Hafford’s family says they were never told NIH had concluded that the experimental drug regimen likely caused her death until AP gave them copies of NIH’s internal case documents this month. They were left to believe Hafford had died from AIDS complications but began pursuing litigation to learn more.
“They tried to make it sound like she was just sick. They never connected it to the drug,” said Rubbie King, Hafford’s sister.
“If it were the disease, solely the disease, and the complications associated with the disease, that would be more readily acceptable than her being administered medication that came with warnings that the medical community failed to get … to her.”
NIH officials acknowledge that experimental drugs, most likely nevirapine, caused her death, and that keeping the family in the dark was inappropriate. But NIH usually leaves such disclosures to the doctors who treated her.
“We feel horrible that something like this would happen to anyone in any circumstance,” said Dr. H. Clifford Lane, NIH’s No. 2 infectious disease specialist. “There are risks in research and we try to minimize them.”
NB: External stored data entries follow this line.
--- src/rtl/pcm_pkg.sv ---
// Shared constants and FSM encoding for the PCM playback path.
package pcm_pkg;

   localparam int DAT_WIDTH = 16;
   // Signed zero; becomes the 50% duty point after offset-binary conversion.
   localparam int MIDSCALE  = 0;

   typedef enum logic [1:0] {
      ST_IDLE   = 2'd0,
      ST_FETCH  = 2'd1,
      ST_SETTLE = 2'd2
   } state_e;

endpackage

--- src/rtl/pdm_modulator.sv ---
// First-order sigma-delta modulator: signed sample in, 1-bit density out.
module pdm_modulator
   import pcm_pkg::*;
#(
   parameter int DAT_WIDTH = pcm_pkg::DAT_WIDTH,
   parameter int PDM_DIV   = 16
) (
   input  logic                 clk,
   input  logic                 reset,
   input  logic                 enable,
   input  logic [DAT_WIDTH-1:0] sample,
   output logic                 pdm_out
);

   localparam int DW = (PDM_DIV > 1) ? $clog2(PDM_DIV) : 1;

   logic [DW-1:0]        div_q, div_d;
   logic [DAT_WIDTH-1:0] acc_q, acc_d;
   logic                 pdm_q, pdm_d;
   logic                 update;
   logic [DAT_WIDTH-1:0] u;
   logic [DAT_WIDTH:0]   sum;

   assign update = (div_q == DW'(PDM_DIV - 1));

   // Flipping the sign bit maps signed PCM onto an unsigned 0..2^W-1 density.
   assign u   = (enable ? sample : DAT_WIDTH'(MIDSCALE)) ^ {1'b1, {(DAT_WIDTH-1){1'b0}}};
   assign sum = {1'b0, acc_q} + {1'b0, u};

   always_comb begin
      div_d = div_q + 1'b1;
      acc_d = acc_q;
      pdm_d = pdm_q;
      if (update) begin
         div_d = '0;
         acc_d = sum[DAT_WIDTH-1:0];
         pdm_d = sum[DAT_WIDTH];
      end
   end

   always_ff @(posedge clk) begin
      if (reset) begin
         div_q <= '0;
         acc_q <= '0;
         pdm_q <= 1'b0;
      end else begin
         div_q <= div_d;
         acc_q <= acc_d;
         pdm_q <= pdm_d;
      end
   end

   assign pdm_out = pdm_q;

endmodule

--- src/rtl/pcm_fifo_player.sv ---
// PCM FIFO reader: fetches one sample per tick and drives a PDM output.
// Optional volume attenuation is compiled in with PCM_PLAYER_VOLUME_EN.
module pcm_fifo_player
   import pcm_pkg::*;
#(
   parameter int DAT_WIDTH  = pcm_pkg::DAT_WIDTH,
   parameter int SAMPLE_DIV = 3125,
   parameter int PDM_DIV    = 16
) (
   input  logic                 clk,
   input  logic                 reset,
   input  logic                 enable,
   input  logic                 fifo_empty,
   input  logic [DAT_WIDTH-1:0] fifo_data,
`ifdef PCM_PLAYER_VOLUME_EN
   input  logic [3:0]           vol_shift,
`endif
   output logic                 fifo_rd,
   output logic [DAT_WIDTH-1:0] sample_out,
   output logic                 sample_valid,
   output logic                 underrun,
   output logic                 pdm_out
);

   localparam int CW = (SAMPLE_DIV > 1) ? $clog2(SAMPLE_DIV) : 1;

   logic [CW-1:0]        cnt_q, cnt_d;
   state_e               state_q, state_d;
   logic                 settle_q, settle_d;
   logic                 fifo_rd_q, fifo_rd_d;
   logic [DAT_WIDTH-1:0] sample_q, sample_d;
   logic                 valid_q, valid_d;
   logic                 underrun_q, underrun_d;
   logic                 tick;
   logic [DAT_WIDTH-1:0] mod_sample;

   assign tick = enable && (cnt_q == CW'(SAMPLE_DIV - 1));

   always_comb begin
      cnt_d      = tick ? '0 : cnt_q + 1'b1;
      state_d    = state_q;
      settle_d   = settle_q;
      fifo_rd_d  = 1'b0;
      sample_d   = sample_q;
      valid_d    = 1'b0;
      underrun_d = underrun_q;
      if (!enable) begin
         cnt_d      = '0;
         state_d    = ST_IDLE;
         settle_d   = 1'b0;
         sample_d   = DAT_WIDTH'(MIDSCALE);
         underrun_d = 1'b0;
      end else begin
         case (state_q)
            ST_IDLE: begin
               if (tick) begin
                  valid_d = 1'b1;
                  if (!fifo_empty) begin
                     state_d   = ST_FETCH;
                     fifo_rd_d = 1'b1;
                     sample_d  = fifo_data;
                  end else begin
                     underrun_d = 1'b1;
                  end
               end
            end
            ST_FETCH: begin
               state_d  = ST_SETTLE;
               settle_d = 1'b0;
            end
            // Two dead cycles let the FIFO pointer and empty flag catch up.
            ST_SETTLE: begin
               settle_d = 1'b1;
               if (settle_q) begin
                  state_d  = ST_IDLE;
                  settle_d = 1'b0;
               end
            end
            default: state_d = ST_IDLE;
         endcase
      end
   end

   always_ff @(posedge clk) begin
      if (reset) begin
         cnt_q      <= '0;
         state_q    <= ST_IDLE;
         settle_q   <= 1'b0;
         fifo_rd_q  <= 1'b0;
         sample_q   <= '0;
         valid_q    <= 1'b0;
         underrun_q <= 1'b0;
      end else begin
         cnt_q      <= cnt_d;
         state_q    <= state_d;
         settle_q   <= settle_d;
         fifo_rd_q  <= fifo_rd_d;
         sample_q   <= sample_d;
         valid_q    <= valid_d;
         underrun_q <= underrun_d;
      end
   end

   // A reset landing on the FETCH cycle must not consume the head word.
   assign fifo_rd      = fifo_rd_q & ~reset;
   assign sample_out   = sample_q;
   assign sample_valid = valid_q;
   assign underrun     = underrun_q;

`ifdef PCM_PLAYER_VOLUME_EN
   logic [3:0] vol_q, vol_d;

   always_comb begin
      vol_d = tick ? vol_shift : vol_q;
   end

   always_ff @(posedge clk) begin
      if (reset) vol_q <= '0;
      else       vol_q <= vol_d;
   end

   assign mod_sample = $signed(sample_q) >>> vol_q;
`else
   assign mod_sample = sample_q;
`endif

   pdm_modulator #(
      .DAT_WIDTH (DAT_WIDTH),
      .PDM_DIV   (PDM_DIV)
   ) u_pdm (
      .clk     (clk),
      .reset   (reset),
      .enable  (enable),
      .sample  (mod_sample),
      .pdm_out (pdm_out)
   );

endmodule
Jim Kyle, a lawyer representing Regional Medical Center in Memphis where Hafford died, declined comment because of the family’s pending litigation. The doctors there deferred to NIH to comment.
The study during which Hafford died recently led researchers to conclude that nevirapine poses risks when taken over time by certain pregnant women. “Continuous nevirapine may be associated with increased toxicity among HIV-1 infected pregnant women” with certain liver cell counts, the study concluded.
Lane said Hafford should have signed a 15-page, NIH-approved consent form at the start of the experiment specifically warning her of the risks of liver failure. The family says Hafford seemed unaware of the liver risks. They even kept the bottle of nevirapine showing it had no safety warnings.
Lane confirmed the nevirapine bottle Hafford received likely wouldn’t have had safety warnings because the experiment’s rules called for the patient to be unaware of the exact drug effects to avoid the placebo effect, or patient influence, on the test results. That means the consent form would have been her lone warning about potential liver problems, he said.
And that 15-page, single-spaced consent form is chock full of complex medical terms like “hypersensitivity reactions” and “pharmacokinetic test.” The warning about potential liver problems shows up on the 6th page, where it said liver inflammation was possible and that it “rarely may lead to severe and life threatening liver damage and death.”
Hafford, who was HIV-positive but otherwise healthy, agreed to participate in the NIH-funded research project that provided her multiple doses of nevirapine, also known as Viramune, to protect her soon-to-be-born son, Sterling, from getting HIV at birth.
The project was an outgrowth of earlier research in Africa that concluded the drug could be taken in single doses safely to protect newborns half the time.
“She didn’t want her baby to be born with HIV infection if it could be prevented at any cost,” said King, her sister.
Hafford died Aug. 1, 2003, less than 72 hours after giving birth. Sterling was delivered prematurely by Caesarean section as his mother was dying. Though premature, he was spared from HIV and is healthy.
NIH’s documents suggest Hafford’s life might also have been spared if the drug had been stopped when the first liver problems showed up in her blood work two weeks before death.
“This case was particularly unfortunate b/c (because) the PI (principle investigative doctor) didn’t stop drug when grade 3 liver enzymes were reported,” Dr. Jonathan Fishbein, NIH’s chief of good research practices, told Tramont in an August 2003 e-mail.